August 2002
Special Focus

North America: Drilling will be steady to up

Canada should see good drilling; Mexico and the U.S. will be flat


Aug. 2002 Vol. 223 No. 8 
International Outlook

North America

Drilling will be steady to up

Canadian drilling will be good, but down from last year’s record pace. Mexico and the U.S. should see flat levels on a first-half/second-half basis – an improvement from spring lows.

Canadian section by Robert Curran, Calgary, Canada

United States. Last February, World Oil’s forecast cautioned that the first half of 2002 would see reduced E&P activity, due principally to weak oil and gas prices that began in the third quarter of 2001. However, an improved second half was expected, since all the fundamentals were in place to support higher oil and gas prices, and thus, increased drilling. Now, with six more months of data, several disconnects are emerging that indicate mixed second-half results.

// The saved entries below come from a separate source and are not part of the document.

Background: an optimization exercise with open tools, aiming at small area and a short achievable clock period. Do not read the settings as production practice. Only simulation tests tie the RTL to the original design; equivalence was not proved. Power and IR drop assume default switching activity.

==> flow/design.v <==
`timescale 1ns/1ps
 `timescale 1ns/1ps
module uart_apb(
   apb_af, 		apb_brg, 	apb_bsel, 		apb_crx,	apb_d9, 
   apb_data,	apb_en, 	apb_rxff_rd,	apb_rxt,    apb_tx_en, prdata,
       uart_if,
   paddr, pclk, penable, prst_n, psel, pwdata, pwrite, rx_busy, 
   rx_data, rx_fe, rx_ov, rx_pe, rx_rxf, tx_busy, tx_txff_rd, rx_rxne
   );
input [31:0]	paddr;			 
input			pclk;			 
input			penable;		 
input			prst_n;			 
input			psel;			 
input   [31:0]	pwdata;			 
input			pwrite;			 
input			rx_busy;		 
input   [7:0]	rx_data;		 
input			rx_fe;			 
input			rx_ov;			 
input			rx_pe;			 
input			rx_rxf;			 
input			tx_busy;		 
input			tx_txff_rd;		 
input  			rx_rxne;
  output		apb_af;			 
  output reg [7:0]		apb_brg;		 
  output		apb_bsel;		 
  output		apb_crx;		 
  output		apb_d9;			 
  output  [7:0]	apb_data;			 
  output		apb_en;			 
  output		apb_rxff_rd;		 
  output [1:0]	apb_rxt;		 
  output		apb_tx_en;		 
  output reg [31:0]		prdata;			 
    output wire uart_if;
   wire uart_fif,uart_oif,uart_pif,uart_rif,uart_tif;	  
reg [2:0]		apb_se;
reg [4:0]		apb_ie;
reg [7:0]		apb_con;
reg ie_we;
reg dt_we;
reg br_we;
reg se_we;
reg con_we;
reg [4:0]txff_wptr;
reg [4:0]txff_rptr;
reg [7:0]temp[15:0];
wire apb_busy;
wire we;
wire rd;
wire real_br_en;
wire dt_we_txfifo;
wire dt_re_txfifo;
wire apb_ctx;
wire txff_txne;
wire txff_txnf; 
wire result_comp;
assign rd = psel & penable &(~pwrite);
assign we = psel & pwrite & penable;
assign apb_ctx = con_we & pwdata[5];
assign apb_crx = con_we & pwdata[6];
assign apb_rxff_rd = rd & (paddr[4:0]==5'h0c);
assign apb_busy = tx_busy | rx_busy;
assign apb_en = apb_se[0];
assign apb_d9 = apb_se[1];
assign apb_bsel = apb_se[2];
assign apb_rxt[1:0] = apb_con[4:3];
assign apb_tx_en = apb_en & txff_txne;
assign apb_af = apb_con[0] & apb_en;
assign real_br_en=(~apb_en)&br_we;
assign result_comp = (txff_rptr[3:0]==txff_wptr[3:0]);
assign apb_data=temp[txff_rptr[3:0]];
assign dt_we_txfifo=txff_txnf & dt_we;  
assign dt_re_txfifo= txff_txne & tx_txff_rd;
assign txff_txnf=~((txff_wptr[4]^txff_rptr[4]) & result_comp);
assign txff_txne=~( ~(txff_wptr[4]^txff_rptr[4]) & result_comp);
assign uart_fif=apb_ie[4] & rx_fe;
assign uart_pif=apb_ie[3] & rx_pe;
assign uart_oif=apb_ie[2] & rx_ov;
assign uart_rif=apb_ie[1] & rx_rxf;
assign uart_tif=apb_ie[0] & txff_txne;
assign uart_if=uart_fif | uart_pif | uart_oif | uart_rif | uart_tif;
  always @(*) begin
    case(paddr[6:0])
      7'h00:begin
       con_we=we;
       se_we=1'b0;
       br_we=1'b0;
       dt_we=1'b0;
       ie_we=1'b0;
        end
      7'h04: begin
       con_we=1'b0;
       se_we=we;
       br_we=1'b0;
       dt_we=1'b0;
       ie_we=1'b0;
             end
      7'h08: begin
       con_we=1'b0;
       se_we=1'b0;
       br_we=we;
       dt_we=1'b0;
       ie_we=1'b0;
             end
      7'h0C: begin 
       con_we=1'b0;
       se_we=1'b0;
       br_we=1'b0;
       dt_we=we;
       ie_we=1'b0;
             end
      7'h10: begin
       con_we=1'b0;
       se_we=1'b0;
       br_we=1'b0;
       dt_we=1'b0;
       ie_we=we;
             end
      default:begin
       con_we=1'b0;
       se_we=1'b0;
       br_we=1'b0;
       dt_we=1'b0;
       ie_we=1'b0;
              end
    endcase
  end
  always @(posedge pclk,negedge prst_n) begin
    if(~prst_n) apb_con<=  7'd0;
    else if(con_we) 
          apb_con<=  pwdata[6:0];
    end
  always @(posedge pclk,negedge prst_n) begin
    if(~prst_n) apb_se<=  3'd0;
    else if(se_we) 
          apb_se<=   pwdata[2:0];
    end
  always @(posedge pclk,negedge prst_n) begin
    if(~prst_n) apb_brg<=   8'd0;
    else if(real_br_en) 
          apb_brg<=   pwdata[7:0];
    end
  always @(posedge pclk,negedge prst_n) begin
    if(~prst_n) apb_ie<=   5'd0;
    else if(ie_we) 
          apb_ie<=   pwdata[4:0];
    end
  always @(posedge pclk) begin
     if(dt_we_txfifo)
    temp[txff_wptr[3:0]]<=   pwdata[7:0];
  end
  always @(*) begin
    casez(paddr[7:0])
      8'h00:prdata = {25'd0,apb_con[6:0]};
      8'h04:prdata = {24'd0,apb_busy,rx_rxne,txff_txnf,2'd0,apb_se[2:0]};
      8'h08:prdata = {24'd0,apb_brg[7:0]};
      8'h0c:prdata = {24'd0,rx_data[7:0]};
      8'h10:prdata = {27'd0,apb_ie[4:0]};
      8'h14:prdata = {27'd0,rx_fe,rx_pe,rx_ov,rx_rxf,txff_txne};
         8'h18:prdata=32'b0;
      default: prdata = 32'b0;
     endcase
  end
  always @(posedge pclk, negedge prst_n) 
    begin
      if(~prst_n) txff_wptr<=   5'd0;
      else 
        begin
          casez({dt_we_txfifo,apb_ctx})
             2'bz1: txff_wptr[4:0] <=   txff_rptr[4:0];
             2'b10: txff_wptr[4:0] <=   txff_wptr[4:0]+5'd1;
          endcase
        end
    end
  always @(posedge pclk,negedge prst_n) 
    begin
      if(~prst_n) txff_rptr <=   5'b0;
      else if(dt_re_txfifo)
        txff_rptr <=   txff_rptr+5'd1;
    end
endmodule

Although West Texas Intermediate (WTI) crude started the year below $20/bbl, it improved to $25 as the first half ended. WTI, in fact, averaged $26.25 for the second quarter of 2002. Natural gas prices followed a similar trend until summer, when storage builds caused them to weaken. This was the first disconnect – despite consistently rising prices, the number of working U.S. rigs declined through most of the first six months. June rig activity figures may finally be indicating a reversal, and they may be a precursor to an improved second half.

Fig 1

As opposed to much of the U.S., where second-half drilling will be higher, Texas enjoyed good activity levels early in 2002. A prime example is this well site in the Bossier Trend of Henderson County, in Texas Railroad District 5. (Photo courtesy of Ivanhoe Energy)

Highlights of World Oil’s revised 2002 forecast include:

  • Second-half U.S. drilling will total 14,592 wells, about flat with the first six months.
  • Full-year 2002 drilling will give rise to 29,233 wells and 146 million feet of hole, down 11% and 12%, respectively, from 2001.
  • U.S. Gulf of Mexico drilling will drop 2.4% in the second half, totaling 911 wells for 2002.
  • The U.S. rig count will average 840 rigs during the second half, bringing the yearly average to 826 rigs.

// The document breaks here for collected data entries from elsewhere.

This is an optimization exercise on Yosys and OpenROAD, whose aim is small area, not a production implementation. The RTL was checked by simulation tests, not by an equivalence proof against the original design.

<file path="run.sh">
#!/bin/bash
# synth_recipe.tcl (not shown) runs the flow's synth.tcl, then flattens the netlist and writes it again
# the make line also repeats each setting of config.mk as NAME=value (left out here)
make -C /OpenROAD-flow-scripts/flow DESIGN_CONFIG=/design/flow/config.mk WORK_HOME=/design/flow/orfs CLKGATE_MAP_FILE= SYNTH_SCRIPT=/design/flow/synth_recipe.tcl finish
</file>
<file path="config.mk">
export PLATFORM = sky130hd
export DESIGN_NAME = mul_128_module
export DESIGN_NICKNAME = mul_128_module
export VERILOG_FILES = /design/flow/design.v
export SDC_FILE = /design/flow/constraint.sdc
export NUM_CORES = 4
export LEC_CHECK = 0
export CAP_MARGIN = 20
export CORE_MARGIN = 2
export CORE_UTILIZATION = 45
export SLEW_MARGIN = 20
</file>
<file path="constraint.sdc">
create_clock -name core_clock -period 8.0 [get_ports {clk}]
set_input_delay 1.6000 -clock core_clock [delete_from_list [all_inputs] [get_ports {clk}]]
set_output_delay 1.6000 -clock core_clock [all_outputs]
set_load 0.01 [all_outputs]
</file>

The second disconnect to emerge was an apparent rise in rig efficiency (e.g., more wells per rig) during the first six months of 2002. In several key states or districts, the number of wells drilled through June was significantly higher than rig averages would justify, and, if the trend carries through the last six months, year-end totals would exceed 2001 completion levels. This seeming rig efficiency improvement probably includes a carryover of 2001’s high activity levels and shallow oil well drilling with small rigs that fall below the Baker Hughes "radar."

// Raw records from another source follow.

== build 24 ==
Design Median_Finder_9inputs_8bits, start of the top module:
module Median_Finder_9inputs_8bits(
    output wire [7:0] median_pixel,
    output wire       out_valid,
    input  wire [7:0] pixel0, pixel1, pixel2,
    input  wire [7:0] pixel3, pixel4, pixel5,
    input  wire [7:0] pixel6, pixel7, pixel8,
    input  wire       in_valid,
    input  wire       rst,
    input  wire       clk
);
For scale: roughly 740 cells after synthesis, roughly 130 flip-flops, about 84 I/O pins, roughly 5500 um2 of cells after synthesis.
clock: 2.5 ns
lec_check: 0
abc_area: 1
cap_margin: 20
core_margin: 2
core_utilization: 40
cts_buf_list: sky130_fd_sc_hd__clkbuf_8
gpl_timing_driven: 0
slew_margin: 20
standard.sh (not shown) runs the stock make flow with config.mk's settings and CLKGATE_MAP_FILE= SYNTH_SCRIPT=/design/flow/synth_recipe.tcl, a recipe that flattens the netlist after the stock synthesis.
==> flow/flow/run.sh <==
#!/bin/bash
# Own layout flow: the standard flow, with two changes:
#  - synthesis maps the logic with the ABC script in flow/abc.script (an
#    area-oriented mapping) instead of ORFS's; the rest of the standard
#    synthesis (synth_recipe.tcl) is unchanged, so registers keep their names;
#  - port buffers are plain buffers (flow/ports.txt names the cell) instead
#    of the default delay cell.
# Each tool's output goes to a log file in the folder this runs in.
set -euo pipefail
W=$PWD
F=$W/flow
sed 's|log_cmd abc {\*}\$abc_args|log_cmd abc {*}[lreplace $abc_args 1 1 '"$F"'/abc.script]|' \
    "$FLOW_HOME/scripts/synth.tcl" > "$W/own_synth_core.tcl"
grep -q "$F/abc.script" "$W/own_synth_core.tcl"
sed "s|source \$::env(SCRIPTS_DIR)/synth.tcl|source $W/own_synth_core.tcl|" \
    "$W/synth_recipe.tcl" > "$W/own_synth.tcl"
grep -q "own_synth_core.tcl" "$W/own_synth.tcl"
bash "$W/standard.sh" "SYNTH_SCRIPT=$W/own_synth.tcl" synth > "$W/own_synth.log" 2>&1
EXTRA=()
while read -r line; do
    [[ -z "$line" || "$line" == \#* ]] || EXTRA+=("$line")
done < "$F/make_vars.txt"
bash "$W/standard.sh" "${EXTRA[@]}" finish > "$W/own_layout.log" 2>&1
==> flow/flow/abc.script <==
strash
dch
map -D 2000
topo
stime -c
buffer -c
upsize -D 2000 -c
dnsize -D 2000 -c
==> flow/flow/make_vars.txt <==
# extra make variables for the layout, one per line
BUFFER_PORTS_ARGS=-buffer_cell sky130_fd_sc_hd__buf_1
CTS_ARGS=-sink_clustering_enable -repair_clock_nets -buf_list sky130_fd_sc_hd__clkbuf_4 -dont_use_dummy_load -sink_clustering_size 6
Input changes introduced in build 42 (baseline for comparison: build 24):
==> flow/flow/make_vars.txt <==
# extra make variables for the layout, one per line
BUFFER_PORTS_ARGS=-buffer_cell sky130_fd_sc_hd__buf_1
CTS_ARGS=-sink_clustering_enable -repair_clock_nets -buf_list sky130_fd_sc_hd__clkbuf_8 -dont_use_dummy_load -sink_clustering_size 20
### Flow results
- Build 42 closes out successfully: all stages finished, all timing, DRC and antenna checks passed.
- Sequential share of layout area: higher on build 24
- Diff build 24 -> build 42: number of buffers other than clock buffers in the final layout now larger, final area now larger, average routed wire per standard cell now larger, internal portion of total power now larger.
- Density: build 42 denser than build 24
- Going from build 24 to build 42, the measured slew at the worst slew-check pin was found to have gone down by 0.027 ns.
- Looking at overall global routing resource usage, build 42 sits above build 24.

A similar situation occurred in the Gulf of Mexico, where first-half wells totaled 461. When annualized, this would produce 920 wells for the year, or almost as many as in 2001. Many of these first-half wells were likely begun toward the end of 2001, but finished early this year, as rigs were starting to go out of service. World Oil’s second-half Gulf of Mexico forecast of 450 wells signals an activity decrease. However, if 2001 carry-over wells could be deducted from first-half drilling, an increase would probably be indicated.

At OPEC’s June meeting, the Saudi oil minister listed three conditions that the cartel would consider before increasing production quotas: 1) the OPEC basket price, which some Gulf sources have suggested needs to be above $25/bbl; 2) oil inventory levels; and 3) the world oil supply-demand outlook next year. Although WTI price averaged almost $2/bbl lower in June than in May, it was rising at month’s end. By July, it was more than $1 above the June average of $25.50. June marked the fourth consecutive month that OPEC’s basket price averaged above $22, which is the lower end of the target range. This basket price has been above $22 since March and is projected to remain within the target range ($22 – $28) before rising at year-end.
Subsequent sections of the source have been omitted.